**What to work on**
This exercise asks for every line of the material that contains the word "synthesized".

● ● ● ●

== amber ==
// conv_mac
module conv_mac (
    input         clk,
    input         rst,           
    input         in_valid,
    input  [31:0] OperandA,      
    input  [31:0] OperandB,      
    input  [7:0]  kernel_size,
    output        out_valid,
    output [31:0] result
);
Size: about 5,800 cells after synthesis, about 110 I/O pins.
export LEC_CHECK = 0
export CAP_MARGIN = 20
export CELL_PAD_IN_SITES_GLOBAL_PLACEMENT = 2
export CORE_MARGIN = 8
export CORE_UTILIZATION = 40
export HOLD_SLACK_MARGIN = 0.18
export SLEW_MARGIN = 20
create_clock -name core_clock -period 44.0 [get_ports {clk}]
run.sh (not shown) runs the stock make flow with config.mk's settings and CLKGATE_MAP_FILE=.
diff inputs: amber => yarrow
- HOLD_SLACK_MARGIN: 0.18 -> unset
- CORE_MARGIN: 8 -> 2
- CELL_PAD_IN_SITES_GLOBAL_PLACEMENT: 2 -> unset
Results
- yarrow ends up with a total die area that is 6.9% lower than in amber.
- In yarrow the clock-pin transition on the worst setup and hold timing paths turned out 0.03 ns lower than in amber.
- Later-pin clock latency in the skew report in yarrow vs amber: down 0.04 ns
- Sort amber and yarrow by portion of the clock cycle consumed by the worst path in the final layout, ascending, and amber comes first.
- On global routing met2 resource utilization: between amber and yarrow, it ends up higher for amber.
- Design area shrinks slightly when moving from amber to yarrow.
- Sum of met2 wire segment lengths after detailed routing: amber and yarrow compared, higher one is amber
- Density: yarrow sparser than amber
### yarrow -> willow
- CTS_CLUSTER_SIZE: unset -> 100
- TNS_END_PERCENT: unset -> 5
- CORE_ASPECT_RATIO: unset -> 0.52
- CORE_UTILIZATION: 40 -> 49
- CTS_CLUSTER_DIAMETER: unset -> 320
- CAP_MARGIN: 20 -> 0
- ABC_AREA: unset -> 1
Results
Compare willow and yarrow | global-route usage higher: willow
willow: count of distinct cell types in the synthesized netlist 44% below yarrow
Buffering overhead ends up lower on yarrow.
Higher share of the cycle needed by the critical path after routing among willow and yarrow: yarrow
Register-to-register slack, willow and yarrow, lower one = willow.
--- input diff willow..nickel ---
- swapping 49 for 56 in CORE_UTILIZATION
- putting PLACE_DENSITY_LB_ADDON at 0.29 where nothing was set
- swapping 0.52 for 1.57 in CORE_ASPECT_RATIO
Findings:
- Between willow and nickel, non-clock buffer count decreased.
- Die size, willow and nickel, lower one = nickel.
- In nickel, the headroom to the max-slew limit came out 13 points above the value in willow.
- met1 as the global-route layer with the greatest usage was reported by willow, and met2 by nickel.
- Higher largest stage delay on the critical path among willow and nickel: willow
- Delta(number of detailed-routing iterations run before antenna repair, nickel - willow) < 0
- nickel — hold slack 0.012 ns lower, willow as reference


Starting RTL as in the previous note.
Design conv_mac, start of the top module:
module conv_mac (
    input         clk,
    input         rst,           
    input         in_valid,
    input  [31:0] OperandA,      
    input  [31:0] OperandB,      
    input  [7:0]  kernel_size,
    output        out_valid,
    output [31:0] result
);
clock: 43.3 ns
lec_check: 0
abc_area: 1
cap_margin: 20
core_margin: 2
core_utilization: 40
slew_margin: 0
tns_end_percent: 40
The first run completed with no timing, DRC or antenna violations.
Rerun with:
ABC_AREA = unset   (was 1)
CORE_UTILIZATION = 66   (was 40)
CTS_CLUSTER_SIZE = 60   (was unset)
SLEW_MARGIN = 20   (was 0)
TNS_END_PERCENT = unset   (was 40)
clock period = 37.4 ns   (was 43.3 ns; I/O delays follow)
Result:
- cell area went up by 0.63%
- synthesized cell count went down by 20%
- sequential cell count stays the same
- count of clock-buffer cells in the layout went down by 1
- via count went up by 1.3%
- final cell count went down by 21%
- area after synthesis went down by 3.6%
- global-route usage went up by 21 points
- hold slack gets worse by 35 ps
Rerun with:
ABC_AREA = 1   (was unset)
CORE_UTILIZATION = 72   (was 66)
CTS_CLUSTER_DIAMETER = 215   (was unset)
PLACE_DENSITY = 0.35   (was unset)
SETUP_SLACK_MARGIN = 2.44   (was unset)
=>
- Now the flow failed in 5_1_grt on GRT-0232
- die area goes down by 4.9%
- synthesized area goes up by 3.7%
- synthesized cell count goes up by 25%
Rerun with:
CORE_UTILIZATION = 45   (was 72)
CTS_CLUSTER_DIAMETER = unset   (was 215)
CTS_CLUSTER_SIZE = unset   (was 60)
PLACE_DENSITY = unset   (was 0.35)
SETUP_SLACK_MARGIN = unset   (was 2.44)
clock period = 33.0 ns   (was 37.4 ns; I/O delays follow)
=> The new run finished with negative setup slack left; synthesized cell count is unchanged; die size increases by well over a third; area after synthesis is unchanged.


## before
The RTL this note starts from:
==> flow/design.v <==
module floating_Mult(
    input               clk, 
    input               rst,
    input       [31:0]  OperandA,
    input       [31:0]  OperandB,
    input               in_valid,
    output              zero_exponent,  
    output              Exception,  
    output              NaN,  
    output reg          out_valid,
    output reg  [31:0]  out
);
    reg sign_out;
    reg normalize;  
    reg [7:0] Exponent_out;
    reg [22:0] Mantissa_out;
    reg [23:0] OperandA_reg, OperandB_reg;  
    reg [47:0] Mantissa_product;
    localparam BIAS = 127;
    always @(*) begin
        out = 32'b0;
        out_valid = 1'b0;
        sign_out = 1'b0;
        normalize = 1'b0;
        Exponent_out = 8'b0;
        Mantissa_out = 23'b0;
        OperandA_reg = 24'b0;
        OperandB_reg = 24'b0;
        Mantissa_product = 48'b0;
        if(~rst) begin
            out = 32'b0;
            out_valid = 1'b0;
        end
        else if(in_valid) begin 
            sign_out = OperandA[31] ^ OperandB[31];
       		OperandA_reg = (|OperandA[30:23]) ? {1'b1, OperandA[22:0]} : {1'b0, OperandA[22:0]};
            OperandB_reg = (|OperandB[30:23]) ? {1'b1, OperandB[22:0]} : {1'b0, OperandB[22:0]};
            Mantissa_product = OperandA_reg * OperandB_reg;
            normalize = Mantissa_product[47];  
            if(~normalize && ~zero_exponent) begin
      			Mantissa_product = Mantissa_product << 1 ;
      			Mantissa_out = Mantissa_product[46:24] + Mantissa_product[23] ;  
      			normalize = Mantissa_product[47];
      			Exponent_out = (OperandA[30:23] + OperandB[30:23] - BIAS);
    		end
  			else begin
  				Mantissa_out = Mantissa_product [46:24];  
  				Exponent_out = (OperandA[30:23] + OperandB[30:23] - BIAS) + normalize;
  			end
            if (zero_exponent) begin
                out = 32'b0;
                out_valid = 1'b1;
            end
            else if(NaN) begin
                out = {sign_out,8'b1111_1111, 23'b111_1111_1111_1111_1111_1111};
                out_valid = 1'b1;
            end
            else if(Exception) begin
                out = {sign_out,8'b1111_1111,23'b0};
                out_valid = 1'b1;
            end
            else if (normalize) begin
                out = {sign_out, Exponent_out, Mantissa_out};
                out_valid = 1'b1;
            end
        end
        else begin  
            out = 32'b0;
            out_valid = 1'b0;
        end
    end
    assign Exception = ( ( (&OperandA[30:23]) && (OperandA[22:0] == 0) )   || ( (&OperandB[30:23]) && (OperandB[22:0] == 0) ) ) ? 1'b1 : 1'b0;
    assign zero_exponent = ((OperandA[30:23] == 0) | (OperandB[30:23] == 0)) ? 1'b1 : 1'b0;
    assign NaN =( ( (OperandA[30:23] == 8'b1111_1111) && (OperandA [22:0] != 23'b0) ) || ( (OperandB[30:23] == 8'b1111_1111) && (OperandB [22:0] != 23'b0) ) ) ? 1 : 0; 
endmodule
module Adder(
    input               clk,
    input               rst,
    input       [31:0]  OperandA,
    input       [31:0]  OperandB,
    input               in_valid,
    output              Exception,  
    output              zero_exponent,
    output              NaN,
    output reg out_valid,
output reg [31:0] out
    );
reg signA;
reg [23:0] mantissaA;
reg [7:0] expA;
reg signB;
reg [23:0] mantissaB;
reg [7:0] expB, expB_new;
reg [24:0] mantissa_sum;
reg [23:0] mantissaB_shift;
reg sign_out;
reg [7:0] exp_out;
reg [22:0] mantissa_out;
reg [8:0] Diff_exponent;  
integer norm_i;
always @(*) begin
    out = 32'b0;
    out_valid = 1'b0;
    expB_new = 8'b0;
    mantissa_sum = 25'b0;
    mantissaB_shift = 24'b0;
    sign_out = 1'b0;
    exp_out = 8'b0;
    mantissa_out = 23'b0;
    Diff_exponent = 9'b0;
    signA = OperandA [31];
    expA = OperandA [30:23];
    mantissaA = (|OperandA[30:23]) ? {1'b1, OperandA[22:0]} : {1'b0, OperandA[22:0]};
    signB = OperandB [31];
    expB = OperandB [30:23];
    mantissaB = (|OperandB[30:23]) ? {1'b1, OperandB[22:0]} : {1'b0, OperandB[22:0]};
    if (~rst) begin
        out = 32'b0;
        out_valid = 1'b0;
    end
    else if(in_valid) begin
       if (expA < expB) begin
            {signA, expA, mantissaA, signB, expB, mantissaB} = {signB, expB, mantissaB, signA, expA, mantissaA};
        end
        Diff_exponent = expA - expB ;
        expB_new = expB + Diff_exponent ;
        mantissaB_shift = (Diff_exponent > 0) ? mantissaB >> Diff_exponent : mantissaB ;
        exp_out = expA;
        if(signA == signB) begin
            mantissa_sum = mantissaA + mantissaB_shift;
            sign_out = signA;
        end
        else begin
        if(mantissaA >= mantissaB_shift) begin
            mantissa_sum = mantissaA - mantissaB_shift;
            sign_out = signA;
        end
        else begin
            mantissa_sum = mantissaB_shift - mantissaA;
            sign_out = signB ;
        end
        end
        if(mantissa_sum[24]) begin
            mantissa_sum = mantissa_sum >> 1;  
            exp_out = exp_out + 1 ;
        end 
        for (norm_i = 0; norm_i < 24; norm_i = norm_i + 1)
            if (~ mantissa_sum[23] & (|mantissa_sum) )
            begin
            mantissa_sum = mantissa_sum << 1;
            exp_out = exp_out - 1;
            end
        mantissa_out = mantissa_sum[22:0];
         if(NaN) begin
            out = {sign_out,8'b1111_1111, 23'b111_1111_1111_1111_1111_1111};
            out_valid = 1'b1;
        end
        else if(Exception) begin
            out = {sign_out,8'b1111_1111,23'b0};
            out_valid = 1'b1;
        end
        else begin
            out = {sign_out, exp_out, mantissa_out};
            out_valid = 1'b1;
        end
    end
    else begin
        out_valid = 1'b0;
    end
end
assign NaN =( ( (OperandA[30:23] == 8'b1111_1111) && (OperandA [22:0] != 23'b0) ) || ( (OperandB[30:23] == 8'b1111_1111) && (OperandB [22:0] != 23'b0) ) ) ? 1 : 0;
assign Exception = ( ( (&OperandA[30:23]) && (OperandA[22:0] == 0) )   || ( (&OperandB[30:23]) && (OperandB[22:0] == 0) ) ) ? 1'b1 : 1'b0;
endmodule 
module Accumulator(
    input               clk, 
    input               rst,
    input    [31:0]     IN1,
    input               in_valid,
    input [7:0]         kernel_size,
    output reg [31:0]   Accumulator,
    output reg              output_valid
    );
wire [31:0] out;
wire [15:0] counter_tmp;
reg  [15:0] counter ;
assign counter_tmp = kernel_size*kernel_size;
always @(posedge clk or negedge rst) begin
    if(~rst) begin
        Accumulator <= 0;
        output_valid <= 0;
        counter <= 0;
    end
    else if (in_valid) begin
      counter <= counter + 1 ;
        if (counter == counter_tmp-1)
          begin
            counter <= 0;
            output_valid <= 1;
            Accumulator <= (counter == 0) ? IN1 : out;  
          end
        else if (counter == 0)begin
          Accumulator <= IN1;  
          output_valid <= 0;
        end
       else
         begin
        Accumulator <= out;
        output_valid <= 0;
         end
    end
    else begin
      Accumulator <= Accumulator;  
      output_valid <= 0;
      end
end
        Adder add_inst(
            .clk(clk),
            .rst(rst),
            .OperandA(IN1),
            .OperandB(Accumulator),
            .in_valid(in_valid),
            .Exception(),
            .zero_exponent(),
            .NaN(),
            .out_valid(),
            .out(out)
        );
endmodule 
module conv_mac (
    input         clk,
    input         rst,           
    input         in_valid,
    input  [31:0] OperandA,      
    input  [31:0] OperandB,      
    input  [7:0]  kernel_size,
    output        out_valid,
    output [31:0] result
);
wire        acc_en;
wire [31:0] mult_result;
floating_Mult multiplier(
    .clk(clk),
    .rst(rst),
    .OperandA(OperandA),
    .OperandB(OperandB),
    .in_valid(in_valid),
    .zero_exponent(),
    .Exception(),
    .NaN(),
    .out_valid(acc_en),
    .out(mult_result)
);
Accumulator accumulator(
    .clk(clk),
    .rst(rst),
    .IN1(mult_result),
    .in_valid(acc_en),
    .Accumulator(result),
    .output_valid(out_valid),
    .kernel_size(kernel_size)
);
endmodule
make LEC_CHECK=0 ABC_AREA=1 CAP_MARGIN=0 CORE_ASPECT_RATIO=1.57 CORE_MARGIN=2 CORE_UTILIZATION=49 CTS_CLUSTER_DIAMETER=320 CTS_CLUSTER_SIZE=100 HOLD_SLACK_MARGIN=0.3 PLACE_DENSITY_LB_ADDON=0.29 SLEW_MARGIN=20 TNS_END_PERCENT=5 finish   # period 44.0 ns
before completed every stage of the flow, and the final layout passed the timing, design-rule and antenna checks.
> inputs changed (before -> after)
Settings: clearing CTS_CLUSTER_DIAMETER, which used to be 320; clearing CORE_ASPECT_RATIO, which used to be 1.57; clearing ABC_AREA, which used to be 1; clearing HOLD_SLACK_MARGIN, which used to be 0.3; swapping 49 for 10 in CORE_UTILIZATION; swapping 0 for 20 in CAP_MARGIN; clearing TNS_END_PERCENT, which used to be 5; clearing CTS_CLUSTER_SIZE, which used to be 100; clearing PLACE_DENSITY_LB_ADDON, which used to be 0.29; swapping 44.0 for 52.4 in the clock period (ns, I/O delays scaled along).
Results
- Critical path data required time in after is 8430 ps above before.
- Between before and after, the flow reports critical path depth decreasing by more than a quarter.
- In terms of clock-pin transition on the worst setup and hold timing paths, before and after differ only marginally.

● ● ● ●

**Solved exercise**
willow: count of distinct cell types in the synthesized netlist 44% below yarrow
- synthesized cell count went down by 20%
- synthesized area goes up by 3.7%
- synthesized cell count goes up by 25%
=> The new run finished with negative setup slack left; synthesized cell count is unchanged; die size increases by well over a third; area after synthesis is unchanged.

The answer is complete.